Nicole Travolta. Photo: Joan Marcus

For someone whose life until now has been a series of trainwrecks, Nicole Travolta is mighty good company. A demi-celebrity, thanks to a minor career in sitcoms, she is also the "nepo-niece" of a certain film star. Or, as she puts it, "Yes, my uncle was in the movies Look Who's Talking One and Too." Clearing the air, she adds, "And no, I am not a Scientologist. I actually couldn't even afford to be." This is her way of bringing up the show's central topic, the avalanche of credit card debt she heaped upon herself, unleashing a torrent of mortifying consequences.

Nicole Travolta is Doing Alright is a surprisingly amusing tale of woe starring a perpetual Cinderella who, lacking the accoutrements of a fairy godmother and prince, relies on an extreme form of retail therapy. Thanks to her grandmother, a bookie who runs afoul of the FBI, and her mother, who married "the cheapest Travolta" (a union that ended in bankruptcy), Nicole is, from an early age, urged to buy her troubles away. She quickly learns to equate possessions with love, the appearance of wealth with worldly success. Already in the hole for tens of thousands, she splurges on a wedding, the total cost of which is "equivalent to that of a starter home in Orlando, Florida." As one of the many subtitles projected on the set's upstage wall notes, "Debt Becomes Her."

Growing up poor yet adjacent to wealth, Nicole's cognitive dissonance is titanic: Barely getting by with her divorced mother -- at one point, they are reduced to living with her school's abusive math teacher -- her uncle takes "on private planes with bedrooms! To houses on islands!" At Disneyland, she is allowed access to "Minnie Mouse's private quarters." Turning eighteen, armed with six credit cards of the twenty she applied for, she sets off on a years-long spree that, following her mother's template, lands her in divorce court, drowning in red ink. More legal troubles follow; simply avoiding process servers becomes a never-ending task.

With her acting career semi-stalled and her legal problems mounting, Nicole begins her climb toward solvency via a gig as "a spray-tan artiste." The job provides her with access to show-business worthies, allowing her to dream of being "an SNL mid-season hire." But the big money is in house calls, so, tanning equipment in hand, soon she is catering to various bizarre characters, skirting (and sometimes causing) disaster. She accidentally crashes one client's chandelier, putting her in an even deeper financial hole. Then there's the guy who books a session for 6:35 (subsequently putting it off to 6:56 and 7:04), whose penthouse is filled with hockey gear and Popples, "a stuffed animal toy that every four-year-old girl had in 1988." Has she been summoned to the home of Jason Voorhees, of the Halloween film franchise? She is only too glad to escape from what, she is certain, is her serial killer moment.

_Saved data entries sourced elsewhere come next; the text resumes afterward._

$ cat config.mk
export PLATFORM = sky130hd
export DESIGN_NAME = dsp_file_buffer
export DESIGN_NICKNAME = d
export VERILOG_FILES = /design/src/rtl/dsp_file_buffer.sv
export SDC_FILE = /design/constraint.sdc
export NUM_CORES = 2
export LEC_CHECK = 0
export CORE_AREA = 3 3 442 444
export DETAILED_ROUTE_END_ITERATION = 8
export DIE_AREA = 0 0 445 447
export GPL_TIMING_DRIVEN = 0
export PLACE_DENSITY_LB_ADDON = 0.08
export SLEW_MARGIN = 10
export SYNTH_ARGS = -nofsm -noshare
export SYNTH_HDL_FRONTEND = slang
export SYNTH_SLANG_ARGS = --single-unit
$ cat constraint.sdc
create_clock -name wb_clk -period 4.3 [get_ports wb_clk]
set_input_delay 0.86 -clock wb_clk [delete_from_list [all_inputs] [get_ports wb_clk]]
set_output_delay 0.86 -clock wb_clk [all_outputs]
set_load 0.02 [all_outputs]
===== config.mk =====
export PLATFORM = sky130hd
export DESIGN_NAME = alu_seq
export DESIGN_NICKNAME = d
export VERILOG_FILES = /design/src/rtl/alu_seq_pkg.sv /design/src/rtl/alu_seq_mul_iter.sv /design/src/rtl/alu_seq.sv
export SDC_FILE = /design/constraint.sdc
export NUM_CORES = 1
export LEC_CHECK = 0
export CORE_MARGIN = 2
export CORE_UTILIZATION = 53
export DETAILED_ROUTE_END_ITERATION = 8
export GPL_TIMING_DRIVEN = 0
export HOLD_SLACK_MARGIN = 0.05
export PLACE_DENSITY = 0.74
export SYNTH_ARGS = -nofsm -noshare
export SYNTH_HDL_FRONTEND = slang
export SYNTH_SLANG_ARGS = --single-unit

===== constraint.sdc =====
create_clock -name clk -period 6.85 [get_ports clk]
set_input_delay 1.0275 -clock clk [delete_from_list [all_inputs] [get_ports clk]]
set_output_delay 1.0275 -clock clk [all_outputs]
set_load 0.02 [all_outputs]

===== src/rtl/alu_seq_pkg.sv =====
// Shared codes for the sequential ALU: function codes, mode codes, FSM encodings
// and the packed flag bundle carried from the datapath to the output registers.
package alu_seq_pkg;

  localparam logic [1:0] ALU_MODE_LOGIC = 2'd0;
  localparam logic [1:0] ALU_MODE_SHIFT = 2'd1;
  localparam logic [1:0] ALU_MODE_MUL   = 2'd2;
  localparam logic [1:0] ALU_MODE_RSVD  = 2'd3;

  localparam logic [4:0] ALU_F_A   = 5'd0;
  localparam logic [4:0] ALU_F_NOT = 5'd1;
  localparam logic [4:0] ALU_F_AND = 5'd2;
  localparam logic [4:0] ALU_F_OR  = 5'd3;
  localparam logic [4:0] ALU_F_XOR = 5'd4;
  localparam logic [4:0] ALU_F_ADD = 5'd5;
  localparam logic [4:0] ALU_F_SUB = 5'd6;

  localparam logic [4:0] ALU_F_SHIFT_SHL = 5'd0;
  localparam logic [4:0] ALU_F_SHIFT_SHR = 5'd1;

  localparam logic [1:0] ST_IDLE = 2'd0;
  localparam logic [1:0] ST_EXEC = 2'd1;
  localparam logic [1:0] ST_MUL  = 2'd2;

  typedef struct packed {
    logic c;
    logic z;
    logic v;
    logic n;
  } alu_flags_t;

endpackage


===== src/rtl/alu_seq_mul_iter.sv =====
// Iterative unsigned shift-add multiplier: one multiplier bit per cycle, WIDTH cycles.
// done is high during the final iteration; prod then holds the finished product.
module alu_mul_iter #(
  parameter int WIDTH = 16
) (
  input  logic               clk,
  input  logic               reset,
  input  logic               start,
  input  logic [WIDTH-1:0]   a,
  input  logic [WIDTH-1:0]   b,
  output logic               done,
  output logic [2*WIDTH-1:0] prod
);

  localparam int CW = $clog2(WIDTH) + 1;

  logic               run_p1;
  logic [CW-1:0]      cnt_p1;
  logic [WIDTH-1:0]   mcand_p1;
  logic [2*WIDTH-1:0] acc_p1;
  logic [WIDTH:0]     part;

  // acc holds {partial high, remaining multiplier bits}; each step adds and shifts right
  always_comb begin
    part = {1'b0, acc_p1[2*WIDTH-1:WIDTH]} + (acc_p1[0] ? {1'b0, mcand_p1} : '0);
    prod = {part, acc_p1[WIDTH-1:1]};
    done = run_p1 && (cnt_p1 == CW'(1));
  end

  always_ff @(posedge clk) begin
    if (reset) begin
      run_p1 <= 1'b0;
      cnt_p1 <= '0;
    end else if (start && !run_p1) begin
      run_p1 <= 1'b1;
      cnt_p1 <= CW'(WIDTH);
    end else if (run_p1) begin
      cnt_p1 <= cnt_p1 - CW'(1);
      if (done) run_p1 <= 1'b0;
    end
  end

  always_ff @(posedge clk) begin
    if (start && !run_p1) begin
      mcand_p1 <= a;
      acc_p1   <= {{WIDTH{1'b0}}, b};
    end else if (run_p1) begin
      acc_p1 <= prod;
    end
  end

endmodule


===== src/rtl/alu_seq.sv =====
// Registered ALU with 74181-style logic/arithmetic, shifts and an iterative multiplier,
// driven by a start/busy/done handshake from the control unit.
module alu_seq
  import alu_seq_pkg::*;
#(
  parameter int WIDTH = 16,
  parameter int SHW   = $clog2(WIDTH)
) (
  input  logic             clk,
  input  logic             reset,
  input  logic             start,
  input  logic [1:0]       mode,
  input  logic [4:0]       f,
  input  logic [WIDTH-1:0] a,
  input  logic [WIDTH-1:0] b,
  input  logic             cin,
  output logic [WIDTH-1:0] y,
  output logic [WIDTH-1:0] hi,
  output logic             cout,
  output logic             zout,
  output logic             vout,
  output logic             nout,
  output logic             err,
  output logic             busy,
  output logic             done
);

  function automatic logic [WIDTH:0] shl_out(input logic [WIDTH-1:0] x, input logic [SHW-1:0] s);
    return {1'b0, x} << s;
  endfunction

  // Guard bit below the LSB catches the last bit shifted out on a right shift
  function automatic logic [WIDTH:0] shr_out(input logic [WIDTH-1:0] x, input logic [SHW-1:0] s);
    return {x, 1'b0} >> s;
  endfunction

  function automatic logic add_ovf(input logic sa, input logic sb, input logic sr);
    return (sa == sb) && (sr != sa);
  endfunction

  logic [1:0]         state_p1;
  logic               vld_p1;
  logic [WIDTH-1:0]   y_p1;
  logic [WIDTH-1:0]   hi_p1;
  alu_flags_t         fl_p1;
  logic               err_p1;

  logic [WIDTH-1:0]   sc_y;
  alu_flags_t         sc_fl;
  logic               sc_err;
  logic [WIDTH:0]     sc_sum;
  logic [WIDTH:0]     sc_sh;

  logic               mul_go;
  logic               mul_done;
  logic [2*WIDTH-1:0] mul_prod;
  alu_flags_t         mul_fl;

  always_comb begin
    sc_y   = a;
    sc_fl  = '0;
    sc_err = 1'b0;
    sc_sum = '0;
    sc_sh  = '0;
    case (mode)
      ALU_MODE_LOGIC: begin
        case (f)
          ALU_F_A:   sc_y = a;
          ALU_F_NOT: sc_y = ~a;
          ALU_F_AND: sc_y = a & b;
          ALU_F_OR:  sc_y = a | b;
          ALU_F_XOR: sc_y = a ^ b;
          ALU_F_ADD: begin
            sc_sum  = {1'b0, a} + {1'b0, b} + {{WIDTH{1'b0}}, cin};
            sc_y    = sc_sum[WIDTH-1:0];
            sc_fl.c = sc_sum[WIDTH];
            sc_fl.v = add_ovf(a[WIDTH-1], b[WIDTH-1], sc_sum[WIDTH-1]);
          end
          ALU_F_SUB: begin
            sc_sum  = {1'b0, a} + {1'b0, ~b} + {{WIDTH{1'b0}}, cin};
            sc_y    = sc_sum[WIDTH-1:0];
            sc_fl.c = sc_sum[WIDTH];
            sc_fl.v = add_ovf(a[WIDTH-1], ~b[WIDTH-1], sc_sum[WIDTH-1]);
          end
          default:   sc_err = 1'b1;
        endcase
      end
      ALU_MODE_SHIFT: begin
        case (f)
          ALU_F_SHIFT_SHL: begin
            sc_sh   = shl_out(a, b[SHW-1:0]);
            sc_y    = sc_sh[WIDTH-1:0];
            sc_fl.c = sc_sh[WIDTH];
          end
          ALU_F_SHIFT_SHR: begin
            sc_sh   = shr_out(a, b[SHW-1:0]);
            sc_y    = sc_sh[WIDTH:1];
            sc_fl.c = sc_sh[0];
          end
          default: sc_err = 1'b1;
        endcase
      end
      ALU_MODE_MUL:  sc_y   = a;
      ALU_MODE_RSVD: sc_err = 1'b1;
      default:       sc_err = 1'b1;
    endcase
    sc_fl.z = (sc_y == '0);
    sc_fl.n = sc_y[WIDTH-1];
  end

  always_comb begin
    mul_fl   = '0;
    mul_fl.c = (mul_prod[2*WIDTH-1:WIDTH] != '0);
    mul_fl.z = (mul_prod == '0);
    mul_fl.n = mul_prod[2*WIDTH-1];
  end

  assign mul_go = start && (state_p1 != ST_MUL) && (mode == ALU_MODE_MUL);

  alu_mul_iter #(.WIDTH(WIDTH)) u_mul (
    .clk   (clk),
    .reset (reset),
    .start (mul_go),
    .a     (a),
    .b     (b),
    .done  (mul_done),
    .prod  (mul_prod)
  );

  // Stage p1: output registers, loaded on accept (single-cycle) or on the final multiply step
  always_ff @(posedge clk) begin
    if (reset) begin
      state_p1 <= ST_IDLE;
      vld_p1   <= 1'b0;
      y_p1     <= '0;
      hi_p1    <= '0;
      fl_p1    <= '0;
      err_p1   <= 1'b0;
    end else begin
      vld_p1 <= 1'b0;
      case (state_p1)
        ST_MUL: begin
          if (mul_done) begin
            state_p1 <= ST_IDLE;
            vld_p1   <= 1'b1;
            y_p1     <= mul_prod[WIDTH-1:0];
            hi_p1    <= mul_prod[2*WIDTH-1:WIDTH];
            fl_p1    <= mul_fl;
            err_p1   <= 1'b0;
          end
        end
        default: begin
          if (start) begin
            if (mode == ALU_MODE_MUL) begin
              state_p1 <= ST_MUL;
            end else begin
              state_p1 <= ST_EXEC;
              vld_p1   <= 1'b1;
              y_p1     <= sc_y;
              hi_p1    <= '0;
              fl_p1    <= sc_fl;
              err_p1   <= sc_err;
            end
          end else begin
            state_p1 <= ST_IDLE;
          end
        end
      endcase
    end
  end

  assign y    = y_p1;
  assign hi   = hi_p1;
  assign cout = fl_p1.c;
  assign zout = fl_p1.z;
  assign vout = fl_p1.v;
  assign nout = fl_p1.n;
  assign err  = err_p1;
  assign busy = (state_p1 == ST_MUL);
  assign done = vld_p1;

endmodule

Nicole wins us over, largely because she is brutally honest about her failings and has a ripe sense of her life's absurdities. We laugh at her, but she laughs first. Leaving her mother's house, she announces, "I was 16 and on my own in Orlando. But I knew I was going to be okay because I had a boyfriend and he looked like a member of NSYNC." Making like an airline attendant, she describes her spray tan technique, adding, "In the seat back pocket in front of you is a menu of different shades ranging from Kim Kardashian to Donald Trump." Describing how her family name haunts her, she recalls one tanning client announcing, "Never in a million years did I ever imagine that I would be naked in front of basically John Travolta."

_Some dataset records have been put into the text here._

$ cat config.mk
export PLATFORM = sky130hd
export DESIGN_NAME = bit_frame_deserializer
export DESIGN_NICKNAME = d
export VERILOG_FILES = /design/src/rtl/bit_frame_deserializer.sv
export SDC_FILE = /design/constraint.sdc
export NUM_CORES = 1
export LEC_CHECK = 0
export ABC_AREA = 1
export CORE_MARGIN = 2
export CORE_UTILIZATION = 56
export CTS_CLUSTER_DIAMETER = 50
export DETAILED_ROUTE_END_ITERATION = 7
export PLACE_DENSITY_LB_ADDON = 0.3
export SLEW_MARGIN = 20
export SYNTH_ARGS = -nofsm -noshare
export SYNTH_HDL_FRONTEND = slang
export SYNTH_SLANG_ARGS = --single-unit
$ cat constraint.sdc
create_clock -name clk -period 2.35 [get_ports clk]
set_clock_uncertainty 0.15 [all_clocks]
set_input_delay 0.3525 -clock clk [delete_from_list [all_inputs] [get_ports clk]]
set_output_delay 0.3525 -clock clk [all_outputs]
set_load 0.02 [all_outputs]
$ cat src/rtl/bit_frame_deserializer.sv
// bit_frame_deserializer
// Samples the raw serial line on each rising edge of the recovered bit clock,
// hunts for the sync word, then emits aligned DATA_W-bit words. A watchdog,
// scaled by the measured half-period, drops lock when the bit clock stalls.
//
// Ports:
//   clk        global clock (sole clock)
//   rst        asynchronous active-high reset
//   signal     raw serial line (asynchronous, synchronized here)
//   clk_rec    recovered bit clock, already in the clk domain
//   clk_freq   half-period count from clock recovery, 0 = unknown
//   hunt       one-cycle pulse forcing re-alignment
//   data_out   last completed word
//   data_valid one-cycle pulse, data_out updated this cycle
//   locked     high while aligned
//   clk_lost   sticky watchdog flag, cleared by the next sample strobe
`timescale 1ns/1ps

module bit_frame_deserializer #(
    parameter int unsigned       DATA_W    = 8,
    parameter logic [DATA_W-1:0] SYNC_WORD = 8'hA5,
    parameter int unsigned       CLK_LEN   = 16,
    parameter int unsigned       WD_SHIFT  = 2
) (
    input  logic               clk,
    input  logic               rst,
    input  logic               signal,
    input  logic               clk_rec,
    input  logic [CLK_LEN-1:0] clk_freq,
    input  logic               hunt,
    output logic [DATA_W-1:0]  data_out,
    output logic               data_valid,
    output logic               locked,
    output logic               clk_lost
);

    localparam int unsigned FILL_W = $clog2(DATA_W + 1);
    localparam int unsigned CNT_W  = $clog2(DATA_W);
    localparam int unsigned WD_W   = CLK_LEN + WD_SHIFT;

    localparam logic [FILL_W-1:0] FILL_FULL = FILL_W'(DATA_W);
    localparam logic [CNT_W-1:0]  CNT_LAST  = CNT_W'(DATA_W - 1);

    typedef enum logic [0:0] {
        ST_HUNT   = 1'b0,
        ST_LOCKED = 1'b1
    } state_t;

    state_t              state, state_n;
    logic                sig_m, sig_s;
    logic                rec_d;
    logic [DATA_W-1:0]   sh, sh_n;
    logic [FILL_W-1:0]   fill, fill_n;
    logic [CNT_W-1:0]    bit_cnt, bit_cnt_n;
    logic [WD_W-1:0]     wd, wd_n;
    logic [DATA_W-1:0]   data_out_n;
    logic                data_valid_n;
    logic                locked_n;
    logic                clk_lost_n;

    logic                strobe;
    logic [DATA_W-1:0]   sh_shift;
    logic [WD_W-1:0]     wd_limit;
    logic                wd_trip;

    // Input synchronizer and recovered-clock edge history
    always_ff @(posedge clk or posedge rst) begin
        if (rst) begin
            sig_m <= 1'b0;
            sig_s <= 1'b0;
            rec_d <= 1'b0;
        end else begin
            sig_m <= signal;
            sig_s <= sig_m;
            rec_d <= clk_rec;
        end
    end

    assign strobe   = clk_rec & ~rec_d;
    assign sh_shift = {sh[DATA_W-2:0], sig_s};
    assign wd_limit = WD_W'(clk_freq) << WD_SHIFT;

    // Trip once per stall: clk_lost blocks re-trips until a strobe clears it,
    // and a strobe in the same cycle always wins.
    assign wd_trip = (clk_freq != '0) && !strobe && !clk_lost && (wd == wd_limit);

    // State register and datapath registers
    always_ff @(posedge clk or posedge rst) begin
        if (rst) begin
            state      <= ST_HUNT;
            sh         <= '0;
            fill       <= '0;
            bit_cnt    <= '0;
            wd         <= '0;
            data_out   <= '0;
            data_valid <= 1'b0;
            locked     <= 1'b0;
            clk_lost   <= 1'b0;
        end else begin
            state      <= state_n;
            sh         <= sh_n;
            fill       <= fill_n;
            bit_cnt    <= bit_cnt_n;
            wd         <= wd_n;
            data_out   <= data_out_n;
            data_valid <= data_valid_n;
            locked     <= locked_n;
            clk_lost   <= clk_lost_n;
        end
    end

    // Next-state, alignment, word assembly and watchdog
    always_comb begin
        state_n      = state;
        sh_n         = sh;
        fill_n       = fill;
        bit_cnt_n    = bit_cnt;
        wd_n         = wd;
        data_out_n   = data_out;
        data_valid_n = 1'b0;
        clk_lost_n   = clk_lost;

        if (strobe) begin
            wd_n       = '0;
            clk_lost_n = 1'b0;
        end else if (wd != '1) begin
            wd_n = wd + WD_W'(1);
        end

        if (wd_trip) begin
            clk_lost_n = 1'b1;
            state_n    = ST_HUNT;
            sh_n       = '0;
            fill_n     = '0;
            bit_cnt_n  = '0;
        end

        if (hunt) begin
            // Hunt overrides any coincident strobe; that bit is dropped.
            state_n   = ST_HUNT;
            sh_n      = '0;
            fill_n    = '0;
            bit_cnt_n = '0;
        end else if (strobe) begin
            sh_n = sh_shift;
            case (state)
                ST_HUNT: begin
                    fill_n = (fill == FILL_FULL) ? FILL_FULL : fill + FILL_W'(1);
                    if ((fill_n == FILL_FULL) && (sh_shift == SYNC_WORD)) begin
                        state_n   = ST_LOCKED;
                        bit_cnt_n = '0;
                    end
                end
                ST_LOCKED: begin
                    if (bit_cnt == CNT_LAST) begin
                        data_out_n   = sh_shift;
                        data_valid_n = 1'b1;
                        bit_cnt_n    = '0;
                    end else begin
                        bit_cnt_n = bit_cnt + CNT_W'(1);
                    end
                end
                default: state_n = ST_HUNT;
            endcase
        end

        locked_n = (state_n == ST_LOCKED);
    end

endmodule

==> metrics.csv <==
metric;value;unit
ys_seq_area_share;43.0;%
area_growth;18.3;%
fmax;0.487;GHz
die-area;0.00535;sq mm
wl_per_cell;13.4;um
cts_tree;done;
drv_cap;0;
synth_edf_count;0;
grt_first_pass_wirelength;10300;um
root_buffer;clkbuf_8;
status;completed;
leakagePower;0.00154;uW
die_x;73.1;um
synth-async-reset-ratio;100;%
antenna_left;0;
p_per_area;509;mW/mm^2
worstMarginPinSlew;834;ps
grt_pass1_vias;2388;
n_antenna_cell;0;
netlist-cell-type-count;34;
vias;2472;
switching_share;29.6;%
globalplace.congestion;0.914;
combPwrFrac;14.7;%
cts_buffer_depth;2;
p_seq_share;53.4;%
cts_resized;0;
setup_ws;295;ps
crit_fanout;16;
ys_warn_count;0;
synthMostInstantiatedCell;nand2_1;
finalMaxSlewViolations;0;
final_util;68.0;%
hold_buffers;0;
arrival;2100;ps
core-area;0.00466;sq mm
crit_type;register to register;
drive_gt1_share;8.44;%
grt_max_degree;23;
fin_crit;2060;ps
p_int;1140;uW
synth_ff_type;dfrtp_1;
viasPerCell;5.41;
rows;25;
yosys-top-cells-count;nand2_1, inv_1, dfrtp_1, nor2_1, nand3_1;
port_buffers;31;
power;1610;uW
critPathLaunchType;register;
netlist_instances;364;
r2r_cells;11;
setup-violations-final;0;
synth_area_leaders;dfrtp_1, nand2_1, inv_1;
clk_latency;310;ps
dpl.hpwl;4680;um
hold_path.class;register to register;
syn_area;0.00268;sq mm
avgSynthCellArea;7.36;sq um
cts.sinks;46;
slew_headroom;44.1;%
synth_largest_area_cell;dfrtp_1;
rsz0062_at_grt;no;
start_util;57.4;%
whs;224;ps
whs_path_depth;0;
drc;0;
dp_slack;133;ps
critical_path_required;2390;ps
cts.clk_slew.worst_paths;100;ps
ir_drop;0.000423;V
hold_viol_final;0;
drt_pass1_iterations;4;
synth-seq-cells;46;
clockPowerShare;31.9;%
nets;429;
p_switching;477;uW
finalCritPeriodShare;87.5;%
drt_iter0_drc;200;
wl;6110;um
grt_usage;25.5;%
cts-htree-levels;2;
tns;0;ps
post_cts_buffers;0;
yosysTopAreaCellShare;43.0;%
numCtsBuffers;5;
synth_nets;391;
die_y;73.1;um
antenna_found_initial;0;
io_pins;32;
worstSetupEndpointType;register;
grt.overflow.total;0;
==> per-layer routing <==
| metal | up-vias | GRT usage [%] | wire [um] |
|---|---|---|---|
| met5 | - | 0 | 0 |
| met4 | 0 | 9.26 | 142 |
| met3 | 15 | 4.70 | 243 |
| met2 | 60 | 45.6 | 3190 |
| met1 | 1151 | 30.2 | 2540 |
| li1 | 1246 | - | - |
==> metrics by stage <==
step / cell area, sq um / std cells
floorplan: 2680 / 364
global placement: 3070 / 449
detailed placement: 3070 / 449
CTS: 3170 / 457
global route: 3170 / 457
finish: 3170 / 457
==> sequential cells by signal (all words and copies together), names as in the netlist <==
name,cells
rec_d,1
data_out,8
data_valid,1
sh,7
state,1
clk_lost,1
wd,18
bit_cnt,3
sig_s,1
fill,4
sig_m,1
==> worst paths after layout <==
| path | from | to | slack [ps] |
|---|---|---|---|
| max in group asynchronous | rst | sh[4] | 1270 |
| min in group asynchronous | rst | wd[1] | 260 |
| worst min-delay path | sig_m | sig_s | 220 |
| worst max register to register | wd[0] | bit_cnt[1] | 290 |
| worst max-delay path | wd[0] | bit_cnt[1] | 290 |
| worst min register to register | sig_m | sig_s | 220 |
==> placed cells by master (no fill, tap or decap), drive strengths merged <==
cell type / count
clkbuf: 5
nor2: 38
a21oi: 12
o21ai: 30
nand3: 32
ha: 6
clkdlybuf4s50: 31
clkinvlp: 1
xnor2: 3
a32oi: 1
nor4: 2
nand2: 105
a31oi: 2
inv: 56
nor3: 12
clkinv: 2
xor2: 3
o31ai: 4
or2: 1
nand3b: 1
dfrtp: 46
nand4: 5
buf: 5
==> critical path: stages, from the launching register on <==
cell and delay (ps):
dfrtp_1 450, inv_1 120, ha_1 160, inv_1 40
nor2_1 80, nand2_1 70, nor2_1 90, nand2_1 70
nor2_1 130, nand3_2 300, nand3_1 200, a21oi_1 80
==> power by group through the flow <==
stage	Sequential, uW	Combinational (uW)	Clock (uW)
2_1_floorplan	868	149	0
3_3_place_gp	877	232	0
3_5_place_dp	878	237	0
4_1_cts	862	239	529
5_1_grt	869	278	552
6_report	862	237	514
==> kinds of logic (layout without fill, tap and decap cells) <==
logic type | after synthesis | after routing | share of synthesized area (%)
simple gates | 196 | 196 | 33.3
buf+inv | 61 | 100 | 9.02
compound gates | 49 | 49 | 9.91
flops | 46 | 46 | 43.0
fa+ha+maj | 6 | 6 | 2.80
xor+xnor | 6 | 6 | 1.96
==> area by class of cell <==
class,count,area (sq um)
flip-flops and latches,46,1150
fillers,416,1490
multi-input cells,257,1280
clock inverters,3,25.0
well taps,54,67.6
repair buffers,36,360
clock buffers,5,68.8
inverters,56,210
Note: power is estimated with default switching activity, not from simulation.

Indeed, the script, co-written with Paula Christensen, is filled with loopy, yet apt, observations, including a running gag about her Home Depot credit card (well, they had these cute Santas...) and accurate imitations of Jennifer Aniston, Drew Barrymore, and Sara Jessica Parker in her Carrie Bradshaw mode. She also gives us a credible John Travolta, aping his big dance moment from Saturday Night Fever. This is followed by the admission that her director had to teach her the dance, which will give you a glimpse of Christensen and Margarett Perry's contributions to the staging.

The sole credited designer is Scott Bogle, who is responsible for lighting and sound. The former is better than usual for Soho Playhouse, and the latter is filled with various effects (breaking glass, cash registers, a Hallelujah Chorus of Travoltas) and musical selections ranging from Handel to Spandau Ballet.

I can imagine a deeper version of this show that allows Nicole to delve more deeply into her family's tangled history and to probe, among other things, her disastrous first marriage, but this is a breezy entertainment designed to showcase her knack for turning trauma into stand-up hilarity, and on that level it succeeds. "I am slowly learning to live inside of my own bronzed skin," she admits, proving Nicole Travolta is surely doing alright at last. --David Barbour


(6 April 2026)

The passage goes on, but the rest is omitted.